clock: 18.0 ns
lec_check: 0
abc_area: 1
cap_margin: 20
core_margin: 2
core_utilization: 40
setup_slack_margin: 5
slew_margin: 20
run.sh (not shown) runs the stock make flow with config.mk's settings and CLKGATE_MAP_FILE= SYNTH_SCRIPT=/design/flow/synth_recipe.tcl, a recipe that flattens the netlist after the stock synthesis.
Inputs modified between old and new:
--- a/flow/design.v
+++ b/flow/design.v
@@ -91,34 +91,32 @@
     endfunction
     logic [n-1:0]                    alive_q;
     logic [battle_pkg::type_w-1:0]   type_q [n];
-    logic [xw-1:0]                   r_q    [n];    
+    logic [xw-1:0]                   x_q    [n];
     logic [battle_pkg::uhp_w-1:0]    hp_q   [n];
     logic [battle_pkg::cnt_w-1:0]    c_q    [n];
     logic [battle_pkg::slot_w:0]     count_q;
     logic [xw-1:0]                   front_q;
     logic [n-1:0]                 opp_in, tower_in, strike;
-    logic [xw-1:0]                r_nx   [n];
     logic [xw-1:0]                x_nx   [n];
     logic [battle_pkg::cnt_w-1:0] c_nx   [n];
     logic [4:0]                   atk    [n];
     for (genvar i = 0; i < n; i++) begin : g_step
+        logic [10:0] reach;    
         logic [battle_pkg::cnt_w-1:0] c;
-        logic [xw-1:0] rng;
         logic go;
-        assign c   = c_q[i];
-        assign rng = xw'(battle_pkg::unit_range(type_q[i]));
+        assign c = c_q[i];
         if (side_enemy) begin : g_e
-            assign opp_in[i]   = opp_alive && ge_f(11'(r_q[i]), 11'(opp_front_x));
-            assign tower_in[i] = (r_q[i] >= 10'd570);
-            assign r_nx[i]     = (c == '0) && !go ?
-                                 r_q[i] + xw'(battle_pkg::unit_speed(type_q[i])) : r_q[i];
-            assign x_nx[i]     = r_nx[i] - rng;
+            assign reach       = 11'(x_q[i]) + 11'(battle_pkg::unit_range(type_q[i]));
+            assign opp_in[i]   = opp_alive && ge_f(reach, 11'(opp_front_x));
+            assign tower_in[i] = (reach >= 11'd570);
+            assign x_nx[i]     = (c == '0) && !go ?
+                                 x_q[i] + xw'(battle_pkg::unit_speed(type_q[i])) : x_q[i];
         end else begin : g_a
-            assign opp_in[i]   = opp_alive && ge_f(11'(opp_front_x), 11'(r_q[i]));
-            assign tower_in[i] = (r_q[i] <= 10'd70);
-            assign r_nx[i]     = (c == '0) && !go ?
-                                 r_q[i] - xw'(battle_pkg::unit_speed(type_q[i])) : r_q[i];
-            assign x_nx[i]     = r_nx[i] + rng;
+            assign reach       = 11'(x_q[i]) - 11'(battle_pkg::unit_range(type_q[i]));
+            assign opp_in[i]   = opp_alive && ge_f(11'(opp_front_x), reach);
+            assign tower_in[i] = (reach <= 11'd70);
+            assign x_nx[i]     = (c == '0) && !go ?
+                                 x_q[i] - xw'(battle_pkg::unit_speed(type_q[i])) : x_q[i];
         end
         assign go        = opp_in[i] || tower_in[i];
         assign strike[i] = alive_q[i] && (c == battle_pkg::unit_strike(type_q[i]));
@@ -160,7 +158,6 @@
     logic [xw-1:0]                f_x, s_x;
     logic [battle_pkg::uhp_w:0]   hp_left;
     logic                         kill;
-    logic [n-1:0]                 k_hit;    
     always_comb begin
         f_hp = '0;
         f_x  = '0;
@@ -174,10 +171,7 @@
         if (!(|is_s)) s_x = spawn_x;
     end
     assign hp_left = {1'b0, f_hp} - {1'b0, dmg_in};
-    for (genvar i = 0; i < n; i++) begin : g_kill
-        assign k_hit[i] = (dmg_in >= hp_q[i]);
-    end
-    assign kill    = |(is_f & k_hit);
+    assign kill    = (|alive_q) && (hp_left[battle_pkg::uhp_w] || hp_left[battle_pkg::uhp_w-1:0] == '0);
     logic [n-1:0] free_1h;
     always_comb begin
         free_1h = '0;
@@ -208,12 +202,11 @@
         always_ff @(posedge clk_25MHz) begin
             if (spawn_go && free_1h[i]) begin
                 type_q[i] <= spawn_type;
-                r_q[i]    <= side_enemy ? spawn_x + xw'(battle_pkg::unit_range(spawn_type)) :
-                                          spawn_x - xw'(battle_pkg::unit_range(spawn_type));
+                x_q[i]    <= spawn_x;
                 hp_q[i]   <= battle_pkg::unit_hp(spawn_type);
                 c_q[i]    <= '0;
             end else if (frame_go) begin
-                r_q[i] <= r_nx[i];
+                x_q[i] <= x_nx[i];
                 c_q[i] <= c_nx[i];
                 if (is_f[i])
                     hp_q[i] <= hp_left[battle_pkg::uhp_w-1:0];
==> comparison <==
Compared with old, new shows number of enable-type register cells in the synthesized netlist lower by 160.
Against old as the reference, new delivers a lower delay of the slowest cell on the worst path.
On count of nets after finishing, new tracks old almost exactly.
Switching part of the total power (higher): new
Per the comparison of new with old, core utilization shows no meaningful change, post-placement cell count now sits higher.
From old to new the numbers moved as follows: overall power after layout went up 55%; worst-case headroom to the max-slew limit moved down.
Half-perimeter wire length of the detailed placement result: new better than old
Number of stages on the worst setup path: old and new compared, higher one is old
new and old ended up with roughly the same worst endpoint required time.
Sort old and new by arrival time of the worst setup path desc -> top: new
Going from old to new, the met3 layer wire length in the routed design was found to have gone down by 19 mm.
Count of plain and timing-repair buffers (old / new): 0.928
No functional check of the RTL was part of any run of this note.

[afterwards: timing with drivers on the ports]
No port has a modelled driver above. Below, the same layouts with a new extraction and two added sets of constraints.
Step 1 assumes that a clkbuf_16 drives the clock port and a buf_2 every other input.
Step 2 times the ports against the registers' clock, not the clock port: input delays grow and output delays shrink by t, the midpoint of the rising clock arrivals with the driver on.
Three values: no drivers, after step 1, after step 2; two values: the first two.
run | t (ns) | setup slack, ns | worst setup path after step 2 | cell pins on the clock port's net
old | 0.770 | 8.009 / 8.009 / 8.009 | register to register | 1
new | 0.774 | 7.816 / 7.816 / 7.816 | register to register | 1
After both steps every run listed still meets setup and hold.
From an optimization exercise on the open Yosys and OpenROAD flow, aimed at small area, a short achievable clock period and few clock cycles; shortcuts taken in it are not production practice. The RTL was checked by simulation tests, not by an equivalence proof against the original design. No activity file was given, so power comes from the tool's default toggle rates.

$ cat flow/constraint.sdc
create_clock -name core_clock -period 11.0 [get_ports {clk}]
set_input_delay 2.2000 -clock core_clock [delete_from_list [all_inputs] [get_ports {clk}]]
set_output_delay 2.2000 -clock core_clock [all_outputs]
set_load 0.01 [all_outputs]
$ cat flow/flow/margin.mk
export SETUP_SLACK_MARGIN = 5.8
$ cat flow/config.mk
export PLATFORM = sky130hd
export DESIGN_NAME = two_rate_three_color_meter_core
export DESIGN_NICKNAME = two_rate_three_color_meter_core
export VERILOG_FILES = /design/flow/design.v
export SDC_FILE = /design/flow/constraint.sdc
export NUM_CORES = 4
export LEC_CHECK = 0
export CAP_MARGIN = 20
export CORE_MARGIN = 2
export CORE_UTILIZATION = 40
export CTS_CLUSTER_DIAMETER = 100
export CTS_CLUSTER_SIZE = 20
export SLEW_MARGIN = 20
export SETUP_SLACK_MARGIN = 5.8
$ cat flow/design.v
`timescale 1ns / 1ps
package trtcm_pkg;
  localparam int WordW    = 64;
  localparam int HalfW    = WordW / 2;
  localparam int LenW     = 16;
  localparam int ColorW   = 2;
  localparam int CfgIdxW  = 3;
  localparam int InDataW  = 80;    
  localparam int OutDataW = 8;     
  localparam int DivSteps = WordW;
  localparam int DivCntW  = $clog2(DivSteps);
  localparam int MulSteps = 4;     
  localparam int MulCntW  = $clog2(MulSteps + 1);
  typedef logic [WordW-1:0]  word_t;
  typedef logic [ColorW-1:0] color_t;
  localparam color_t COLOR_GREEN  = 2'd0;
  localparam color_t COLOR_YELLOW = 2'd1;
  localparam color_t COLOR_RED    = 2'd2;
  localparam logic [CfgIdxW-1:0] CFG_PEAK_PERIOD  = 3'd0;
  localparam logic [CfgIdxW-1:0] CFG_PEAK_RATE    = 3'd1;
  localparam logic [CfgIdxW-1:0] CFG_COMM_PERIOD  = 3'd2;
  localparam logic [CfgIdxW-1:0] CFG_COMM_RATE    = 3'd3;
  localparam logic [CfgIdxW-1:0] CFG_PEAK_BURST   = 3'd4;
  localparam logic [CfgIdxW-1:0] CFG_COMM_BURST   = 3'd5;
  localparam logic [CfgIdxW-1:0] CFG_COUNT_BYTES  = 3'd6;
  typedef struct packed {
    logic load;        
    logic side;
    logic div_start;
    logic mul_start;
    logic fill;        
    logic decide;      
    logic pass;        
    logic out_load;
  } cmd_t;
  typedef struct packed {
    logic peak_zero;
    logic comm_zero;
    logic div_done;
    logic mul_done;
    logic out_free;
  } status_t;
endpackage
`timescale 1ns / 1ps
module trtcm_div #(
  parameter int FW = 15             
) (
  input  logic                 clk,
  input  logic                 rst,
  input  logic                 start,      
  input  logic                 zmode,      
  input  trtcm_pkg::word_t     delta,
  input  trtcm_pkg::word_t     period,
  input  trtcm_pkg::word_t     rate,
  input  trtcm_pkg::word_t     burst,
  output logic                 busy,
  output trtcm_pkg::word_t     prod,
  output logic                 prod_sat
);
  localparam int W = trtcm_pkg::WordW;
  localparam logic [2:0] B_DONE = 3'd0;
  localparam logic [2:0] B_ADD  = 3'd1;
  localparam logic [2:0] B_GROW = 3'd2;
  localparam logic [2:0] B_DIV  = 3'd3;
  localparam logic [2:0] B_LD   = 3'd4;
  logic [2:0]   bst;
  logic [5:0]   lvl;
  logic [W-1:0] rem, dv, acc;
  logic         asat;
  logic [FW-1:0] pp3;
  always_ff @(posedge clk) begin
    pp3 <= {period[FW-2:0], 1'b0} + period[FW-1:0];
  end
  logic [FW:0]   fe;
  logic [FW+1:0] a0, a1, a2, a3, a4, b1, b2, b3;
  logic          ge0, ge1, ge2, ge3, ge4, gb1, gb2, gb3;
  logic          fast;
  logic          ld, ld_ok;
  logic [FW-1:0] dl, rl;
  always_ff @(posedge clk) begin
    if (rst) ld <= 1'b0;
    else     ld <= (bst == B_GROW && lvl == '0 && ld_ok) ||
                   (bst == B_LD && lvl != '0);
  end
  assign dl = ld ? {{(FW-2){1'b0}}, dv[W-1:W-2]} : delta[FW-1:0];
  assign rl = ld ? {rem[FW-3:0], 2'b00} : rem[FW-1:0];
  function automatic logic [FW+1:0] dr_minus(input logic [FW-1:0] d,
                                             input logic [FW-1:0] r,
                                             input logic [FW+1:0] c);
    logic [FW+1:0] x, y, nc, sm, k;
    logic [FW+2:0] t;
    x  = {2'b0, d};
    y  = {2'b0, r};
    nc = ~c;
    sm = x ^ y ^ nc;
    k  = {((x[FW:0] & y[FW:0]) | (x[FW:0] & nc[FW:0]) | (y[FW:0] & nc[FW:0])), 1'b0};
    t  = {sm, 1'b1} + {k, 1'b1};
    dr_minus = t[FW+2:1];
  endfunction
  assign fe = {1'b0, dl} + {1'b0, rl};
  assign a0 = dr_minus(dl, rl, {2'b0, period[FW-1:0]});
  assign a1 = dr_minus(dl, rl, {1'b0, period[FW-1:0], 1'b0});
  assign a2 = dr_minus(dl, rl, {period[FW-1:0], 2'b0});
  assign a3 = dr_minus(dl, rl, {period[FW-2:0], 3'b0});
  assign a4 = dr_minus(dl, rl, {period[FW-3:0], 4'b0});
  assign b1 = dr_minus(dl, rl, {2'b0, pp3});
  assign b2 = dr_minus(dl, rl, {1'b0, pp3, 1'b0});
  assign b3 = dr_minus(dl, rl, {pp3, 2'b0});
  assign ge0 = ~a0[FW+1];
  assign ge1 = ~a1[FW+1];
  assign ge2 = ~a2[FW+1];
  assign ge3 = ~a3[FW+1];
  assign ge4 = ~a4[FW+1];
  assign gb1 = ~b1[FW+1];
  assign gb2 = ~b2[FW+1];
  assign gb3 = ~b3[FW+1];
  assign fast = (delta[W-1:FW] == '0) && (rem[W-1:FW] == '0) &&
                (period[W-1:FW-3] == '0) && !ge4 && !zmode;
  logic [W:0]   dsub;
  logic         fits;
  logic [W:0]   hsum;
  logic [W-1:0] ha, hb;
  trtcm_add #(.N(W)) u_dsub (.a(rem), .b(~dv), .ci(1'b1), .s(dsub[W-1:0]), .co(fits));
  assign dsub[W] = ~fits;
  always_comb begin
    if (bst == B_DONE) begin
      ha = {rate[W-2:0], 1'b0};
      hb = rate;
    end else if (bst == B_ADD) begin
      ha = rem;
      hb = dv;
    end else begin
      ha = {acc[W-2:0], 1'b0};
      hb = rate;
    end
  end
  trtcm_add #(.N(W)) u_hsum (.a(ha), .b(hb), .ci(1'b0), .s(hsum[W-1:0]), .co(hsum[W]));
  logic [W-1:0] top2;
  logic         top2_sat;
  always_comb begin
    top2     = {rate[W-2:0], 1'b0};
    top2_sat = rate[W-1];
    if ((ge3 && gb3) || (!ge3 && ge2 && gb2) || (!ge2 && gb1)) begin
      top2     = hsum[W-1:0];
      top2_sat = rate[W-1] | hsum[W];
    end
  end
  logic [FW:0] fsel;
  always_comb begin
    if (!ge0)     fsel = fe;
    else if (ge3) fsel = gb3 ? b3[FW:0] : a3[FW:0];
    else if (ge2) fsel = gb2 ? b2[FW:0] : a2[FW:0];
    else if (ge1) fsel = gb1 ? b1[FW:0] : a1[FW:0];
    else          fsel = a0[FW:0];
  end
  assign ld_ok = (period[W-1:FW-3] == '0) && (rate != '0) &&
                 (burst[W-1:FW] == '0) && (rem[W-1:32] != '0);
  always_ff @(posedge clk) begin
    if (rst) begin
      bst <= B_DONE;
      rem <= '0;
    end else if (start) begin
      dv   <= !fast ? delta : ge3 ? {period[W-2:0], 1'b0} : period;
      lvl  <= ge3 ? 6'd1 : 6'd0;
      acc  <= !ge0 ? '0 : ge1 ? top2 : rate;
      asat <= ge1 & top2_sat;
      if (fast) begin
        rem <= W'(fsel);
        if (ge2) bst <= B_DIV;
      end else begin
        bst <= B_ADD;
      end
    end else begin
      case (bst)
        B_ADD: begin
          acc  <= '0;
          asat <= 1'b0;
          rem  <= hsum[W-1:0];
          dv  <= period;
          lvl <= '0;
          bst <= zmode ? B_DONE : B_GROW;
        end
        B_GROW: begin
          if (lvl == '0 && ld_ok) begin
            rem  <= '0;
            asat <= 1'b1;
            bst  <= B_LD;
            if (rem[W-1:48] == '0) begin
              dv  <= {rem[W-17:0], 16'b0};
              lvl <= 6'd23;
            end else begin
              dv  <= rem;
              lvl <= 6'd31;
            end
          end else if (fits) begin
            if (dv[W-1]) begin
              bst <= B_DIV;
            end else begin
              dv  <= {dv[W-2:0], 1'b0};
              lvl <= lvl + 6'd1;
            end
          end else if (lvl == '0) begin
            bst <= B_DONE;
          end else begin
            dv  <= {1'b0, dv[W-1:1]};
            lvl <= lvl - 6'd1;
            bst <= B_DIV;
          end
        end
        B_DIV: begin
          if (fits) begin
            rem  <= dsub[W-1:0];
            acc  <= hsum[W-1:0];
            asat <= asat | acc[W-1] | hsum[W];
          end else begin
            acc  <= {acc[W-2:0], 1'b0};
            asat <= asat | acc[W-1];
          end
          dv  <= {1'b0, dv[W-1:1]};
          lvl <= lvl - 6'd1;
          if (lvl == '0) bst <= B_DONE;
        end
        B_LD: begin
          rem <= W'(fsel);
          dv  <= {dv[W-3:0], 2'b00};
          lvl <= lvl - 6'd1;
          if (lvl == '0) bst <= B_DONE;
        end
        default: ;
      endcase
    end
  end
  assign busy     = (bst != B_DONE);
  assign prod     = acc;
  assign prod_sat = asat;
endmodule
`timescale 1ns / 1ps
module trtcm_dp (
  input  trtcm_pkg::word_t             tq,
  input  logic [trtcm_pkg::LenW-1:0]   pend,
  input  trtcm_pkg::word_t             prod,
  input  logic                         sat,      
  input  trtcm_pkg::word_t             burst,
  input  logic [trtcm_pkg::LenW-1:0]   charge,
  output logic                         lt,       
  output trtcm_pkg::word_t             capped
);
  localparam int W = trtcm_pkg::WordW;
  localparam int L = trtcm_pkg::LenW;
  localparam int XW = W + 3;                 
  logic [XW-1:0] a, b, np, nb, nc;
  logic [XW-1:0] s1, c1, s2, c2, s3, c3;
  trtcm_pkg::word_t x;
  logic         over, lt_b, lt_x;
  assign a  = {3'b0, tq};
  assign b  = {3'b0, prod};
  assign np = ~{{(XW-L){1'b0}}, pend};
  assign nb = ~{3'b0, burst};
  assign nc = ~{{(XW-L){1'b0}}, charge};
  assign s1 = a ^ b ^ np;
  assign c1 = {((a & b) | (a & np) | (b & np)), 1'b0};
  assign s2 = s1 ^ c1 ^ nb;
  assign c2 = {((s1 & c1) | (s1 & nb) | (c1 & nb)), 1'b0};
  assign s3 = s1 ^ c1 ^ nc;
  assign c3 = {((s1 & c1) | (s1 & nc) | (c1 & nc)), 1'b0};
  logic [XW-1:0] xsum, gsum, hsum;
  trtcm_add #(.N(XW)) u_x (.a(s1), .b(c1), .ci(1'b1), .s(xsum), .co());    
  trtcm_add #(.N(XW)) u_g (.a(s2), .b(c2), .ci(1'b1), .s(gsum), .co());    
  trtcm_add #(.N(XW)) u_h (.a(s3), .b({c3[XW-1:1], 1'b1}), .ci(1'b1), .s(hsum), .co());  
  assign over = sat | ~gsum[XW-1];
  assign x    = xsum[W-1:0];
  assign lt_x = hsum[XW-1];
  assign lt_b = (burst[W-1:L] == '0) && (burst[L-1:0] < charge);
  assign lt   = over ? lt_b : lt_x;
  assign capped = over ? burst : x;
endmodule
module trtcm_add #(
  parameter int N = 64
) (
  input  logic [N-1:0] a,
  input  logic [N-1:0] b,
  input  logic         ci,
  output logic [N-1:0] s,
  output logic         co
);
  localparam int L = $clog2(N);
  logic [N-1:0] p0, g0;
  logic [N-1:0] gl [0:L];
  logic [N-1:0] pl [0:L];
  always_comb begin
    p0 = a ^ b;
    g0 = a & b;
    gl[0] = g0;
    pl[0] = p0;
    gl[0][0] = g0[0] | (p0[0] & ci);
    for (int l = 0; l < L; l++) begin
      gl[l+1] = gl[l];
      pl[l+1] = pl[l];
      for (int i = 0; i < N; i++) begin
        if (((i >> l) & 1) == 1) begin
          gl[l+1][i] = gl[l][i] | (pl[l][i] & gl[l][((i >> l) << l) - 1]);
          pl[l+1][i] = pl[l][i] & pl[l][((i >> l) << l) - 1];
        end
      end
    end
  end
  assign s  = p0 ^ {gl[L][N-2:0], ci};
  assign co = gl[L][N-1];
endmodule
`timescale 1ns / 1ps
module trtcm_ctrl #(
  parameter int D = 4
) (
  input  logic                           clk,
  input  logic                           rst,
  input  logic                           push,
  input  trtcm_pkg::color_t              din,
  input  logic                           pop,
  output logic                           valid,
  output logic [trtcm_pkg::OutDataW-1:0] dout
);
  trtcm_pkg::color_t q  [D];
  trtcm_pkg::color_t qs [D];
  logic [D-1:0]      v, vs, vn;
  trtcm_pkg::color_t qn [D];
  always_comb begin
    vs = pop ? {1'b0, v[D-1:1]} : v;
    for (int i = 0; i < D; i++) begin
      qs[i] = (pop && i < D - 1) ? q[(i + 1) % D] : q[i];
    end
    vn = vs;
    for (int i = 0; i < D; i++) begin
      qn[i] = qs[i];
      if (push && !vs[i] && (i == 0 || vs[(i + D - 1) % D])) begin
        vn[i] = 1'b1;
        qn[i] = din;
      end
    end
  end
  always_ff @(posedge clk) begin
    if (rst) v <= '0;
    else     v <= vn;
  end
  always_ff @(posedge clk) begin
    for (int i = 0; i < D; i++) q[i] <= qn[i];
  end
  assign valid = v[0];
  assign dout  = {{(trtcm_pkg::OutDataW - trtcm_pkg::ColorW){1'b0}}, q[0]};
endmodule
`timescale 1ns / 1ps
module two_rate_three_color_meter_core (
  input  logic                                clk,
  input  logic                                rst,
  input  logic                                cfg_we,
  input  logic [trtcm_pkg::CfgIdxW-1:0]       cfg_index,
  input  logic [trtcm_pkg::WordW-1:0]         cfg_data,
  input  logic                                s_tvalid,
  output logic                                s_tready,
  input  logic [trtcm_pkg::InDataW-1:0]       s_tdata,   
  output logic                                m_tvalid,
  input  logic                                m_tready,
  output logic [trtcm_pkg::OutDataW-1:0]      m_tdata    
);
  localparam int W  = trtcm_pkg::WordW;
  localparam int LW = trtcm_pkg::LenW;
  localparam int QD = 7;                  
  logic [W-1:0] peak_period, peak_rate, comm_period, comm_rate, peak_burst, comm_burst;
  logic         count_bytes;
  logic [W-1:0] cfg_wd;
  assign cfg_wd = rst ? '0 : cfg_data;
  always_ff @(posedge clk) begin
    if (rst || (cfg_we && cfg_index == trtcm_pkg::CFG_PEAK_PERIOD)) peak_period <= cfg_wd;
    if (rst || (cfg_we && cfg_index == trtcm_pkg::CFG_PEAK_RATE))   peak_rate   <= cfg_wd;
    if (rst || (cfg_we && cfg_index == trtcm_pkg::CFG_COMM_PERIOD)) comm_period <= cfg_wd;
    if (rst || (cfg_we && cfg_index == trtcm_pkg::CFG_COMM_RATE))   comm_rate   <= cfg_wd;
    if (rst || (cfg_we && cfg_index == trtcm_pkg::CFG_PEAK_BURST))  peak_burst  <= cfg_wd;
    if (rst || (cfg_we && cfg_index == trtcm_pkg::CFG_COMM_BURST))  comm_burst  <= cfg_wd;
    if (rst || (cfg_we && cfg_index == trtcm_pkg::CFG_COUNT_BYTES)) count_bytes <= cfg_wd[0];
  end
  logic peak_zero, comm_zero;
  assign peak_zero = (peak_period == '0);
  assign comm_zero = (comm_period == '0);
  logic          i_v, d_v, e_v;
  logic          i_take, d_take, e_fin;
  logic          busy_p, busy_c;
  logic [2:0]    resv;
  logic          pop;
  assign e_fin  = e_v & ~busy_p & ~busy_c;
  assign d_take = d_v & ~busy_p & ~busy_c;
  assign i_take = i_v & (~d_v | d_take);
  assign s_tready = (~i_v | i_take) & (resv != 3'(QD));
  logic [W-1:0]  i_now;
  logic [LW-1:0] i_len;
  always_ff @(posedge clk) begin
    if (rst) i_v <= 1'b0;
    else if (s_tready) i_v <= s_tvalid;
    else if (i_take) i_v <= 1'b0;
  end
  always_ff @(posedge clk) begin
    if (s_tready) begin
      i_now <= s_tdata[LW +: W];
      i_len <= s_tdata[LW-1:0];
    end
  end
  logic [W-1:0]  nl, d_delta;
  logic [LW-1:0] d_len;
  logic          d_pass;
  always_ff @(posedge clk) begin
    if (rst) begin
      d_v <= 1'b0;
      nl  <= '0;
    end else begin
      if (i_take) begin
        d_v <= 1'b1;
        if (!peak_zero) nl <= i_now;
      end else if (d_take) begin
        d_v <= 1'b0;
      end
    end
  end
  logic [W-1:0] i_delta;
  trtcm_add #(.N(W)) u_delta (.a(i_now), .b(~nl), .ci(1'b1), .s(i_delta), .co());
  always_ff @(posedge clk) begin
    if (i_take) begin
      d_delta <= i_delta;
      d_len   <= i_len;
      d_pass  <= peak_zero;
    end
  end
  logic [W-1:0]  prod_p, prod_c;
  logic          sat_p, sat_c;
  logic [LW-1:0] e_chg;
  logic          e_pass;
  always_ff @(posedge clk) begin
    if (rst) e_v <= 1'b0;
    else if (d_take) e_v <= 1'b1;
    else if (e_fin) e_v <= 1'b0;
  end
  always_ff @(posedge clk) begin
    if (d_take) begin
      e_chg  <= count_bytes ? d_len : LW'(1);
      e_pass <= d_pass;
    end
  end
  trtcm_div u_peak (
    .clk      (clk),
    .rst      (rst),
    .start    (d_take & ~d_pass),
    .zmode    (1'b0),
    .delta    (d_delta),
    .period   (peak_period),
    .rate     (peak_rate),
    .burst    (peak_burst),
    .busy     (busy_p),
    .prod     (prod_p),
    .prod_sat (sat_p)
  );
  trtcm_div u_comm (
    .clk      (clk),
    .rst      (rst),
    .start    (d_take & ~d_pass),
    .zmode    (comm_zero),
    .delta    (d_delta),
    .period   (comm_period),
    .rate     (comm_rate),
    .burst    (comm_burst),
    .busy     (busy_c),
    .prod     (prod_c),
    .prod_sat (sat_c)
  );
  logic [W-1:0]         tq_p, tq_c, cap_p, cap_c;
  logic [LW-1:0]        chg_l, pend_p, pend_c;
  logic                 deb_p, deb_c;
  logic                 red, yellow;
  trtcm_pkg::color_t    color;
  assign pend_p = deb_p ? chg_l : '0;
  assign pend_c = deb_c ? chg_l : '0;
  trtcm_dp u_dec_p (
    .tq     (tq_p),
    .pend   (pend_p),
    .prod   (prod_p),
    .sat    (sat_p),
    .burst  (peak_burst),
    .charge (e_chg),
    .lt     (red),
    .capped (cap_p)
  );
  trtcm_dp u_dec_c (
    .tq     (tq_c),
    .pend   (pend_c),
    .prod   (prod_c),
    .sat    (sat_c),
    .burst  (comm_burst),
    .charge (e_chg),
    .lt     (yellow),
    .capped (cap_c)
  );
  always_ff @(posedge clk) begin
    if (rst) begin
      tq_p  <= '0;
      tq_c  <= '0;
      deb_p <= 1'b0;
      deb_c <= 1'b0;
    end else if (e_fin && !e_pass) begin
      tq_p  <= cap_p;
      tq_c  <= cap_c;
      deb_p <= ~red;
      deb_c <= ~(red | yellow);
    end
  end
  always_ff @(posedge clk) begin
    if (e_fin && !e_pass) begin
      chg_l <= e_chg;
    end
  end
  assign color = e_pass ? trtcm_pkg::COLOR_GREEN :
                 red    ? trtcm_pkg::COLOR_RED   :
                 yellow ? trtcm_pkg::COLOR_YELLOW : trtcm_pkg::COLOR_GREEN;
  trtcm_pkg::color_t c_color;
  logic              c_v;
  always_ff @(posedge clk) begin
    if (rst) c_v <= 1'b0;
    else     c_v <= e_fin;
  end
  always_ff @(posedge clk) begin
    c_color <= color;
  end
  assign pop = m_tvalid & m_tready;
  always_ff @(posedge clk) begin
    if (rst) resv <= '0;
    else     resv <= resv + 3'(s_tready & s_tvalid) - 3'(pop);
  end
  trtcm_ctrl #(.D(QD)) u_q (
    .clk     (clk),
    .rst     (rst),
    .push    (c_v),
    .din     (c_color),
    .pop     (pop),
    .valid   (m_tvalid),
    .dout    (m_tdata)
  );
endmodule
$ cat flow/flow/run.sh
#!/bin/bash
# Own layout flow: the standard layout (standard.sh, unchanged synthesis,
# floorplan, placement, CTS, routing) with a larger setup margin for
# repair_timing, so the resizer aims for a shorter clock period than the 11 ns
# constraint asks for. The SDC, clock period and I/O constraints are the standard flow's.
# Each tool's output goes to a log file in the work folder: make's to
# flow_make.log, and ORFS keeps each step's log under orfs/logs/.
set -euo pipefail
cd "$(dirname "$0")/.."
cat flow/margin.mk >> config.mk
bash standard.sh > flow_make.log 2>&1
$ cat flow/standard.sh
#!/bin/bash
# synth_recipe.tcl (not shown) runs the flow's synth.tcl, then flattens the netlist and writes it again
# the make line also repeats each setting of config.mk as NAME=value (left out here)
make -C /OpenROAD-flow-scripts/flow DESIGN_CONFIG=/design/flow/config.mk WORK_HOME=/design/flow/orfs CLKGATE_MAP_FILE= SYNTH_SCRIPT=/design/flow/synth_recipe.tcl "${@:-finish}"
^^^^^^^^^^^^^^^^
Go through the entries above and report how many lines hold the word "comparison". Nothing but the number is needed.

2